Collected data entries.
File: src/design/sign_magnitude_accumulator_alu_assert.svh
// Assertion macros for the sign-magnitude accumulator ALU.
`ifndef SIGN_MAGNITUDE_ACCUMULATOR_ALU_ASSERT_SVH
`define SIGN_MAGNITUDE_ACCUMULATOR_ALU_ASSERT_SVH

// Check a consequent in the same cycle as its antecedent.
`define SMACC_ASSERT_SAME(lbl, ante, cons) \
  lbl: assert property (@(posedge clk_i) disable iff (!rst_ni) (ante) |-> (cons)) \
    else $error("sign_magnitude_accumulator_alu: assertion failed");

// Check a consequent in the cycle after its antecedent.
`define SMACC_ASSERT_NEXT(lbl, ante, cons) \
  lbl: assert property (@(posedge clk_i) disable iff (!rst_ni) (ante) |=> (cons)) \
    else $error("sign_magnitude_accumulator_alu: assertion failed");

`endif

File: src/design/smacc_pkg.sv
// Shared types and constants of the sign-magnitude accumulator ALU.
package smacc_pkg;

  localparam int unsigned WordW   = 15;
  localparam int unsigned MagW    = 14;
  localparam int unsigned OpW     = 7;
  localparam int unsigned StatusW = 2;
  localparam int unsigned CntW    = $clog2(MagW + 1);

  typedef logic [WordW-1:0]   word_t;
  typedef logic [MagW-1:0]    mag_t;
  typedef logic [OpW-1:0]     op_t;
  typedef logic [StatusW-1:0] status_t;
  typedef logic [CntW-1:0]    cnt_t;

  localparam op_t OpAdd = 7'h30;
  localparam op_t OpSub = 7'h31;
  localparam op_t OpDiv = 7'h32;
  localparam op_t OpMul = 7'h33;
  localparam op_t OpRot = 7'h62;

  localparam status_t StOk   = 2'd0;
  localparam status_t StIll  = 2'd1;
  localparam status_t StDiv0 = 2'd2;

  localparam cnt_t CntLast = CntW'(MagW);

  typedef enum logic [1:0] {
    StIdle = 2'b01,
    StRun  = 2'b10
  } state_e;

  typedef struct packed {
    logic load;
    logic step;
    logic is_div;
  } unit_ctl_t;

  typedef struct packed {
    logic [MagW:0] sum;
    mag_t          diff;
    logic          a_lt_b;
  } addsub_res_t;

endpackage

File: src/design/smacc_if.sv
// Valid/ready channel interfaces for requests and responses.
interface smacc_req_if;
  logic               valid;
  logic               ready;
  smacc_pkg::op_t     req_type;
  smacc_pkg::word_t   mem_word;

  modport source (output valid, output req_type, output mem_word, input ready);
  modport sink (input valid, input req_type, input mem_word, output ready);
endinterface

interface smacc_rsp_if;
  logic                valid;
  logic                ready;
  smacc_pkg::word_t    acc_out;
  smacc_pkg::status_t  status;

  modport source (output valid, output acc_out, output status, input ready);
  modport sink (input valid, input acc_out, input status, output ready);
endinterface

File: src/design/sign_magnitude_accumulator_alu.sv
// Sign-magnitude accumulator ALU top level with sequencer and accumulator.
// Each request runs 14 serial steps of the 14-bit serial add, multiply and divide units
// and then a writeback; a new request is taken only after the previous one writes back.
// A stalled response holds the writeback.
// Reset: asynchronous, active low; clears the accumulator, the sequencer and response valid.
module sign_magnitude_accumulator_alu (
  input  logic         clk_i,
  input  logic         rst_ni,
  smacc_req_if.sink    req_i,
  smacc_rsp_if.source  rsp_o
);

  `include "sign_magnitude_accumulator_alu_assert.svh"

  smacc_pkg::state_e      state_q, state_d;
  smacc_pkg::cnt_t        cnt_q;
  smacc_pkg::word_t       acc_q, acc_d, w_q, out_acc_q;
  smacc_pkg::op_t         op_q;
  smacc_pkg::status_t     status_d, out_status_q;
  logic                   out_valid_q;
  smacc_pkg::unit_ctl_t   ctl;
  smacc_pkg::addsub_res_t as_res;
  smacc_pkg::word_t       md_mag, mag;
  logic                   accept, finish, sgn, nz, sv_eff;
  smacc_pkg::mag_t        ma, mv;

  assign req_i.ready = (state_q == smacc_pkg::StIdle);
  assign accept      = req_i.valid && req_i.ready;
  assign finish      = (state_q == smacc_pkg::StRun) && (cnt_q == smacc_pkg::CntLast)
                       && (!out_valid_q || rsp_o.ready);

  assign ctl.load   = accept;
  assign ctl.step   = (state_q == smacc_pkg::StRun) && (cnt_q != smacc_pkg::CntLast);
  assign ctl.is_div = (req_i.req_type == smacc_pkg::OpDiv);

  smacc_addsub u_addsub (
    .clk_i  (clk_i),
    .rst_ni (rst_ni),
    .ctl_i  (ctl),
    .ma_i   (acc_q[smacc_pkg::MagW-1:0]),
    .mv_i   (req_i.mem_word[smacc_pkg::MagW-1:0]),
    .res_o  (as_res)
  );

  smacc_muldiv u_muldiv (
    .clk_i (clk_i),
    .ctl_i (ctl),
    .ma_i  (acc_q[smacc_pkg::MagW-1:0]),
    .mv_i  (req_i.mem_word[smacc_pkg::MagW-1:0]),
    .mag_o (md_mag)
  );

  assign ma     = acc_q[smacc_pkg::MagW-1:0];
  assign mv     = w_q[smacc_pkg::MagW-1:0];
  assign sv_eff = w_q[smacc_pkg::MagW] ^ (op_q == smacc_pkg::OpSub);

  always_comb begin
    status_d = smacc_pkg::StOk;
    acc_d    = acc_q;
    mag      = '0;
    sgn      = 1'b0;
    nz       = 1'b0;
    unique case (op_q) inside
      smacc_pkg::OpAdd, smacc_pkg::OpSub: begin
        if (acc_q[smacc_pkg::MagW] == sv_eff) begin
          mag = as_res.sum;
          sgn = sv_eff;
        end else begin
          mag = {1'b0, as_res.diff};
          sgn = as_res.a_lt_b ? sv_eff : acc_q[smacc_pkg::MagW];
        end
        nz    = (mag != '0);
        acc_d = {mag[smacc_pkg::MagW] | (sgn & nz), mag[smacc_pkg::MagW-1:0]};
      end
      smacc_pkg::OpMul: begin
        mag   = md_mag;
        sgn   = acc_q[smacc_pkg::MagW] ^ w_q[smacc_pkg::MagW];
        nz    = (ma != '0) && (mv != '0);
        acc_d = {mag[smacc_pkg::MagW] | (sgn & nz), mag[smacc_pkg::MagW-1:0]};
      end
      smacc_pkg::OpDiv: begin
        if (mv == '0) begin
          status_d = smacc_pkg::StDiv0;
        end else begin
          mag   = md_mag;
          sgn   = acc_q[smacc_pkg::MagW] ^ w_q[smacc_pkg::MagW];
          nz    = (mag != '0);
          acc_d = {mag[smacc_pkg::MagW] | (sgn & nz), mag[smacc_pkg::MagW-1:0]};
        end
      end
      smacc_pkg::OpRot: begin
        acc_d = {w_q[smacc_pkg::MagW-1:0], w_q[smacc_pkg::MagW]};
      end
      default: begin
        status_d = smacc_pkg::StIll;
      end
    endcase
  end

  always_comb begin
    state_d = state_q;
    unique case (state_q)
      smacc_pkg::StIdle: if (accept) state_d = smacc_pkg::StRun;
      smacc_pkg::StRun:  if (finish) state_d = smacc_pkg::StIdle;
      default:           state_d = smacc_pkg::StIdle;
    endcase
  end

  always_ff @(posedge clk_i or negedge rst_ni) begin
    if (!rst_ni) begin
      state_q     <= smacc_pkg::StIdle;
      cnt_q       <= '0;
      acc_q       <= '0;
      out_valid_q <= 1'b0;
    end else begin
      state_q <= state_d;
      if (accept) begin
        cnt_q <= '0;
      end else if (ctl.step) begin
        cnt_q <= cnt_q + 1'b1;
      end
      if (finish) begin
        acc_q       <= acc_d;
        out_valid_q <= 1'b1;
      end else if (rsp_o.ready) begin
        out_valid_q <= 1'b0;
      end
    end
  end

  always_ff @(posedge clk_i) begin
    if (accept) begin
      op_q <= req_i.req_type;
      w_q  <= req_i.mem_word;
    end
    if (finish) begin
      out_acc_q    <= acc_d;
      out_status_q <= status_d;
    end
  end

  assign rsp_o.valid   = out_valid_q;
  assign rsp_o.acc_out = out_acc_q;
  assign rsp_o.status  = out_status_q;

  `SMACC_ASSERT_SAME(a_busy_not_ready, state_q == smacc_pkg::StRun, !req_i.ready)
  `SMACC_ASSERT_NEXT(a_err_keeps_acc, finish && status_d != smacc_pkg::StOk, acc_q == $past(acc_q))
  `SMACC_ASSERT_NEXT(a_finish_shows_acc, finish, rsp_o.valid && rsp_o.acc_out == acc_q)

endmodule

WORK ITEM. Beginning at the top of the data, please return every line until and including the line containing "SMACC_ASSERT_SAME(lbl, ante, cons) \", copied exactly, and nothing past it.

RESPONSE AREA.
File: src/design/sign_magnitude_accumulator_alu_assert.svh
// Assertion macros for the sign-magnitude accumulator ALU.
`ifndef SIGN_MAGNITUDE_ACCUMULATOR_ALU_ASSERT_SVH
`define SIGN_MAGNITUDE_ACCUMULATOR_ALU_ASSERT_SVH

// Check a consequent in the same cycle as its antecedent.
`define SMACC_ASSERT_SAME(lbl, ante, cons) \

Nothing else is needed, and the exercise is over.